一般消費者向け製品を米国へ輸出する場合 ライター、ヘルメット、マットレス、家具、電気製品、日用品 GCC、対象規則、合理的な試験プログラム、警告表示 一般製品でも証明書が必要な場合があります。
米国通関時にCPSC確認を受ける場合 証明書不備、ラベル不備、リコール対象品疑い、試験不足貨物 サンプリング、検査、差止め、追加資料要求 CBP側の通関とCPSC側の確認を分けて管理します。
eFiling対象となる場合 CPSC認証対象の輸入消費者製品 証明書データ、製品情報、輸入者情報、適用規則 米国輸入者・ブローカー・メーカー間でデータを事前整備します。
販売後に安全問題が判明した場合 事故品、基準不適合品、警告表示不備品、リコール対象品 CPSC報告、リコール、販売停止、回収物流、廃棄 物流対応と法的判断を分けて進めます。
保険・契約責任が問題になる場合 差止め、返品、廃棄、リコール、PL事故、販売不能品 貨物保険、PL保険、リコール保険、契約上の補償 通常の貨物保険だけで対応できるとは限りません。

CPSCとCBPの関係

CPSCは、米国への輸入貨物について、CBPと連携して監視・検査を行います。対象製品に安全基準違反、証明書不備、ラベル不備、リコール対象品の疑いがある場合、CPSCまたはCBPから確認や差止めを受けることがあります。

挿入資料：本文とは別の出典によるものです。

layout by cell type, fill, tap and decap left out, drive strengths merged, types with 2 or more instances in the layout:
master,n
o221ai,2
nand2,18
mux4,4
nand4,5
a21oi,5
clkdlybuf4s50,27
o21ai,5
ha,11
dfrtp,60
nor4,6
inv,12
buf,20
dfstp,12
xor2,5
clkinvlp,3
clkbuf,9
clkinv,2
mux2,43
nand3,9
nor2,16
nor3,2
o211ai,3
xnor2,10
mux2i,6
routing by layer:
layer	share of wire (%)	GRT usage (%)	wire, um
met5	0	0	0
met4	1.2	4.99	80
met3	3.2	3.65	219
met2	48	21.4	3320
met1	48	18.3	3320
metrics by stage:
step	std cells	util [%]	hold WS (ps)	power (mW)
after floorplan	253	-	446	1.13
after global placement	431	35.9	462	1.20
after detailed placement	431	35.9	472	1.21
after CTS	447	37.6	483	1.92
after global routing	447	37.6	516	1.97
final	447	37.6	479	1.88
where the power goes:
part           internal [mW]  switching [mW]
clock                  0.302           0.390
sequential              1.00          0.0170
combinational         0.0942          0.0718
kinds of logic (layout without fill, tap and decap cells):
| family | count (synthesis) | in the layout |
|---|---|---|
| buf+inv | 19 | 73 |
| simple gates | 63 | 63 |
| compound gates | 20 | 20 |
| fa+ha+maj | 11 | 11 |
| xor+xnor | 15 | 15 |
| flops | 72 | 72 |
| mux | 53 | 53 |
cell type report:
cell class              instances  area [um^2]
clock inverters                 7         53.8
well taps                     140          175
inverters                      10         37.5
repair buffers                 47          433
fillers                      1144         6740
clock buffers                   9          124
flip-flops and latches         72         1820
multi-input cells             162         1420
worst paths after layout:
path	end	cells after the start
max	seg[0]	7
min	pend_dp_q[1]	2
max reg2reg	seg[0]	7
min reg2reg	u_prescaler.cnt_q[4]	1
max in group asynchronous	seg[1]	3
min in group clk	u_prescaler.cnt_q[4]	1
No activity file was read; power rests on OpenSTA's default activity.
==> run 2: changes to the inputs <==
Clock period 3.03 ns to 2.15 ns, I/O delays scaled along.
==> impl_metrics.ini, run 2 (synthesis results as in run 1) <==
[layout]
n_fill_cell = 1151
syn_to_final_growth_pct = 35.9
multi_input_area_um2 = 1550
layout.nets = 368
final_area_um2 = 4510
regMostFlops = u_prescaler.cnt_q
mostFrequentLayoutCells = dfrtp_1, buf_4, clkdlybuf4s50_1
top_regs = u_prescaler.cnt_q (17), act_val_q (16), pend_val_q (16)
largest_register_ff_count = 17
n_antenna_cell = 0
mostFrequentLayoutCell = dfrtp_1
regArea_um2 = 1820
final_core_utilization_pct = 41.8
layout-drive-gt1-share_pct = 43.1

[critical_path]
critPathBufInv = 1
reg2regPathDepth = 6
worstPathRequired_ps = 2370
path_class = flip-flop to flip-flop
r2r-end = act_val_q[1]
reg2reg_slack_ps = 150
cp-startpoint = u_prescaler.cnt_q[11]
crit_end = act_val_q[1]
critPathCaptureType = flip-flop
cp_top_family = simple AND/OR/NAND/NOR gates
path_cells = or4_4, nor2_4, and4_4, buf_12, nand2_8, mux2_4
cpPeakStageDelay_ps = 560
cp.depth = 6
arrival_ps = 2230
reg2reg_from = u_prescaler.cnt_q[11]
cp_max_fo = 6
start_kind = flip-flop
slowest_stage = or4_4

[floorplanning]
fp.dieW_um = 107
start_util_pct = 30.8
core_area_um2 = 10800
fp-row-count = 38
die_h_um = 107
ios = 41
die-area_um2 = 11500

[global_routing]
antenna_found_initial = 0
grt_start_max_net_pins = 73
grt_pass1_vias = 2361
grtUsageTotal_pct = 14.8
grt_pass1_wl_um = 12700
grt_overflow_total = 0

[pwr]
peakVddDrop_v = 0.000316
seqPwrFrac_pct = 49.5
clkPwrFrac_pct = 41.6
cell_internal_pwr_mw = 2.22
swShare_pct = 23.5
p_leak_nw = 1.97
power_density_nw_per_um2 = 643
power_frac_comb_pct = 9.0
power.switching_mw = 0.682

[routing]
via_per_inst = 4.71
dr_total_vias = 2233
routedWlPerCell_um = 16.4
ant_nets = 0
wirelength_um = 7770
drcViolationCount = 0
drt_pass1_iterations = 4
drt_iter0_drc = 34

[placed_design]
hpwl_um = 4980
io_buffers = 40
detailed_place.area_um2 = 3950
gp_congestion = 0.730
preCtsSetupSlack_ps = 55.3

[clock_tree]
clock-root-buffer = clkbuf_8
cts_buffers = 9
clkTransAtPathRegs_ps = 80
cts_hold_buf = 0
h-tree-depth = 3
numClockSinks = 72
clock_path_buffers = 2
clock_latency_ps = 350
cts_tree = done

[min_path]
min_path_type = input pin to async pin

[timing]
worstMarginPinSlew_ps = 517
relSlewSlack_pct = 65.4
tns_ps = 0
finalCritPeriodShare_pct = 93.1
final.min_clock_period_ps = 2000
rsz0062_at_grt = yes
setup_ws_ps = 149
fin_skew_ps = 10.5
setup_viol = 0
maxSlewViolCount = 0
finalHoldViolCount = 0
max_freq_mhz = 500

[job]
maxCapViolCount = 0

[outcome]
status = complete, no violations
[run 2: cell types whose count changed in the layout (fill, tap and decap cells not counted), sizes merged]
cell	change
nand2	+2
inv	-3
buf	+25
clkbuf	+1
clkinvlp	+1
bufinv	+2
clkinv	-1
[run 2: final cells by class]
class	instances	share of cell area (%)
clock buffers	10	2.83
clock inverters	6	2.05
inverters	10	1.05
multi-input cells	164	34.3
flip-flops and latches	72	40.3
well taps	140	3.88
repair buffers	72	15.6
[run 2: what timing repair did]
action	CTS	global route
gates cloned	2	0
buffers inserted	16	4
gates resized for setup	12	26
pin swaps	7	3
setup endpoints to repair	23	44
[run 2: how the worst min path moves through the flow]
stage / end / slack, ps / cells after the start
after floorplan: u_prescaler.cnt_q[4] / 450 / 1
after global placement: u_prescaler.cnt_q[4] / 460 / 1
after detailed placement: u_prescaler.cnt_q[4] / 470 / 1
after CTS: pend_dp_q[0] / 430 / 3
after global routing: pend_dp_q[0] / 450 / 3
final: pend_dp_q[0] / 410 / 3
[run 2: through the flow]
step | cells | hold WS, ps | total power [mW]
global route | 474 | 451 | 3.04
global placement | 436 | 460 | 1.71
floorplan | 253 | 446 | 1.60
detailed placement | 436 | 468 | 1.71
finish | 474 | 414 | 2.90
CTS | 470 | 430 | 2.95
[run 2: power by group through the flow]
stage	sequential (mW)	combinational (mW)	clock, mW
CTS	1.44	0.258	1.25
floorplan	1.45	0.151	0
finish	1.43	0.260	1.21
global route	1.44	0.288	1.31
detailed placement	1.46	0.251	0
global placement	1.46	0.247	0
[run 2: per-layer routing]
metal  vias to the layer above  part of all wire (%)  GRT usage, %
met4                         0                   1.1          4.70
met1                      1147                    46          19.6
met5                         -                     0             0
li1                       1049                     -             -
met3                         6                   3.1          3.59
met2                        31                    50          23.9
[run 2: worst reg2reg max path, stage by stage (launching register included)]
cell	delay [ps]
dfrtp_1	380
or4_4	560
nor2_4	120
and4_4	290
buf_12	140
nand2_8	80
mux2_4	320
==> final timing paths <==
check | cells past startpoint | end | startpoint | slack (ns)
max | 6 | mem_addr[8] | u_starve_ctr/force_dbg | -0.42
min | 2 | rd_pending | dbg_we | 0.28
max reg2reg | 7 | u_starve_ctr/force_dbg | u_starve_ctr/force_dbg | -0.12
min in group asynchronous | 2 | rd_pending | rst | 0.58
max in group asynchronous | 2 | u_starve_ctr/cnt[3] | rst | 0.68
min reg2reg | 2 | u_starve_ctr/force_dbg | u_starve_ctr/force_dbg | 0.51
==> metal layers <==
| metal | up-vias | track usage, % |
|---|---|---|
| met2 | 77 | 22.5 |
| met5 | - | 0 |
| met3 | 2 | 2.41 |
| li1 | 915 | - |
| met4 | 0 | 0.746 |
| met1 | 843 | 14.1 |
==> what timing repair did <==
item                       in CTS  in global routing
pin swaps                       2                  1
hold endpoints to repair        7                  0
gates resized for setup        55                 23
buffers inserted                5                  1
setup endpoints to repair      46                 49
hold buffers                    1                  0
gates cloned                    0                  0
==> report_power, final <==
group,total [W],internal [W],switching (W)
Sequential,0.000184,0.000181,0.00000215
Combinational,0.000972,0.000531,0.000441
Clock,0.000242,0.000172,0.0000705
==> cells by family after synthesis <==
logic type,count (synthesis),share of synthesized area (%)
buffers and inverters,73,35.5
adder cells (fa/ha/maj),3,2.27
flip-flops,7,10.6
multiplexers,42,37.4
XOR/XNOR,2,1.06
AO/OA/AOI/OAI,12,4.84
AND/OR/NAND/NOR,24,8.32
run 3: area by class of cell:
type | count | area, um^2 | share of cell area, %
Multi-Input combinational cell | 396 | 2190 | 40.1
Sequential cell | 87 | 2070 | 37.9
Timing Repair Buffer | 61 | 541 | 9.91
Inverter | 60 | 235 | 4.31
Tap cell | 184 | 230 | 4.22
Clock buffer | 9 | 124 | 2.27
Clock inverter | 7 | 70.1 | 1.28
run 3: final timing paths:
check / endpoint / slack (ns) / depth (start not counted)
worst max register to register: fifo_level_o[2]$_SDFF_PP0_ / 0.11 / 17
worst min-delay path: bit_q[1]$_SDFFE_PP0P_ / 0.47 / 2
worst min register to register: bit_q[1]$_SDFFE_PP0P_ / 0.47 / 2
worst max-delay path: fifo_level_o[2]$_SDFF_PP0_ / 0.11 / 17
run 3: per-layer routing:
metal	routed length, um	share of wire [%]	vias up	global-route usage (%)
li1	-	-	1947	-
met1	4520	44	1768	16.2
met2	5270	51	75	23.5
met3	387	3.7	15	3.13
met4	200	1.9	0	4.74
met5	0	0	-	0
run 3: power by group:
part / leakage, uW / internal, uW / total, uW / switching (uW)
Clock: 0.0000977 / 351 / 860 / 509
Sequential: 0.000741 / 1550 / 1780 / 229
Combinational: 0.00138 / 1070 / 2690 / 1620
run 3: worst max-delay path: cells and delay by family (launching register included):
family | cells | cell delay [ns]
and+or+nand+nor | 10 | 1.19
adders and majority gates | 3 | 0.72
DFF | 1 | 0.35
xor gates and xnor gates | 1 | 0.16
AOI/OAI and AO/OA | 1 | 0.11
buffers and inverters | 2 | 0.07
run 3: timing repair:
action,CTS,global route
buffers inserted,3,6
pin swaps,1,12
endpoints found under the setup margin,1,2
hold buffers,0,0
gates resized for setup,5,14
[src/rtl/pll_reset_sequencer.sv]
// -----------------------------------------------------------------------------
// pll_reset_sequencer
//
// Turns the asynchronous PLL lock flag into staged synchronous active-high
// resets for up to 16 domains clocked from the PLL output. Lock is
// synchronised, must stay high for STABLE_CYCLES, then channel resets are
// released one by one every STAGGER_CYCLES. Any loss of synchronised lock
// re-asserts every reset at once.
//
// Optional feature macro: RESET_SEQ_LOSS_COUNT_EN adds the saturating
// loss_count output and its register.
//
// Ports:
//   i_clock   PLL output clock, the only clock
//   i_reset   synchronous active-high reset, overrides everything
//   bus       pll_reset_sequencer_if.master:
//               pll_lock (in), rst_out/ready/seq_state[/loss_count] (out)
//
// States:
//   state      | meaning
//   WAIT_LOCK  | all resets asserted, waiting for synchronised lock
//   STABLE     | counting consecutive locked cycles
//   RELEASE    | releasing one channel every STAGGER_CYCLES
//   RUN        | all channels released, ready high
// -----------------------------------------------------------------------------
module pll_reset_sequencer #(
  parameter int CHANNELS       = 3,
  parameter int STABLE_CYCLES  = 1024,
  parameter int STAGGER_CYCLES = 16,
  parameter int SYNC_STAGES    = 2
) (
  input  logic                  i_clock,
  input  logic                  i_reset,
  pll_reset_sequencer_if.master bus
);

  localparam int CNT_MAX = (STABLE_CYCLES > STAGGER_CYCLES) ? STABLE_CYCLES : STAGGER_CYCLES;
  localparam int CNT_W   = $clog2(CNT_MAX) + 1;
  localparam int IDX_W   = $clog2(CHANNELS) + 1;

  localparam logic [CNT_W-1:0]    STABLE_TC  = CNT_W'(STABLE_CYCLES - 1);
  localparam logic [CNT_W-1:0]    STAGGER_TC = CNT_W'(STAGGER_CYCLES - 1);
  localparam logic [IDX_W-1:0]    LAST_IDX   = IDX_W'(CHANNELS - 1);
  localparam logic [CHANNELS-1:0] ALL_ON     = '1;
  localparam logic [CHANNELS-1:0] CH_ONE     = CHANNELS'(1);

  typedef enum logic [1:0] {
    S_WAIT_LOCK = 2'd0,
    S_STABLE    = 2'd1,
    S_RELEASE   = 2'd2,
    S_RUN       = 2'd3
  } state_t;

  logic [SYNC_STAGES-1:0] r_sync;
  state_t                 r_state;
  logic [CNT_W-1:0]       r_cnt;
  logic [IDX_W-1:0]       r_idx;
  logic [CHANNELS-1:0]    r_rst_out;
  logic                   r_ready;
`ifdef RESET_SEQ_LOSS_COUNT_EN
  logic [7:0]             r_loss_count;
`endif

  logic w_lock_s;
  logic w_lost;

  assign w_lock_s = r_sync[SYNC_STAGES-1];
  // Any low cycle of the synchronised lock outside WAIT_LOCK is a full loss.
  assign w_lost   = (r_state != S_WAIT_LOCK) && !w_lock_s;

  always_ff @(posedge i_clock) begin
    if (i_reset) begin
      r_sync     <= '0;
      r_state    <= S_WAIT_LOCK;
      r_cnt      <= '0;
      r_idx      <= '0;
      r_rst_out  <= ALL_ON;
      r_ready    <= 1'b0;
`ifdef RESET_SEQ_LOSS_COUNT_EN
      r_loss_count <= '0;
`endif
    end else begin
      r_sync <= {r_sync[SYNC_STAGES-2:0], bus.pll_lock};

      if (w_lost) begin
        r_state   <= S_WAIT_LOCK;
        r_cnt     <= '0;
        r_idx     <= '0;
        r_rst_out <= ALL_ON;
        r_ready   <= 1'b0;
`ifdef RESET_SEQ_LOSS_COUNT_EN
        if (r_loss_count != 8'hFF) r_loss_count <= r_loss_count + 8'd1;
`endif
      end else begin
        case (r_state)
          S_WAIT_LOCK: begin
            r_cnt <= '0;
            r_idx <= '0;
            if (w_lock_s) r_state <= S_STABLE;
          end

          S_STABLE: begin
            if (r_cnt == STABLE_TC) begin
              r_cnt        <= '0;
              r_rst_out[0] <= 1'b0;
              // A single channel has nothing to stagger: go straight to RUN.
              if (CHANNELS == 1) begin
                r_state <= S_RUN;
                r_ready <= 1'b1;
                r_idx   <= '0;
              end else begin
                r_state <= S_RELEASE;
                r_idx   <= IDX_W'(1);
              end
            end else begin
              r_cnt <= r_cnt + CNT_W'(1);
            end
          end

          S_RELEASE: begin
            if (r_cnt == STAGGER_TC) begin
              r_cnt     <= '0;
              r_rst_out <= r_rst_out & ~(CH_ONE << r_idx);
              r_idx     <= r_idx + IDX_W'(1);
              if (r_idx == LAST_IDX) begin
                r_state <= S_RUN;
                r_ready <= 1'b1;
              end
            end else begin
              r_cnt <= r_cnt + CNT_W'(1);
            end
          end

          S_RUN: begin
          end

          default: begin
            r_state <= S_WAIT_LOCK;
          end
        endcase
      end
    end
  end

  assign bus.rst_out   = r_rst_out;
  assign bus.ready     = r_ready;
  assign bus.seq_state = r_state;
`ifdef RESET_SEQ_LOSS_COUNT_EN
  assign bus.loss_count = r_loss_count;
`endif

endmodule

CPSCによるNotice of Sampling and Detentionが発行されると、輸入者やブローカーはCPSCと直接やり取りし、必要な資料を提出する必要があります。CBP側の問題が解決しても、CPSC側の差止めが解消されなければ貨物はリリースされない場合があります。

そのため、CPSC対応では、通関書類だけでなく、適合証明書、試験成績書、製品仕様、対象規則、輸入者情報を整理しておくことが重要です。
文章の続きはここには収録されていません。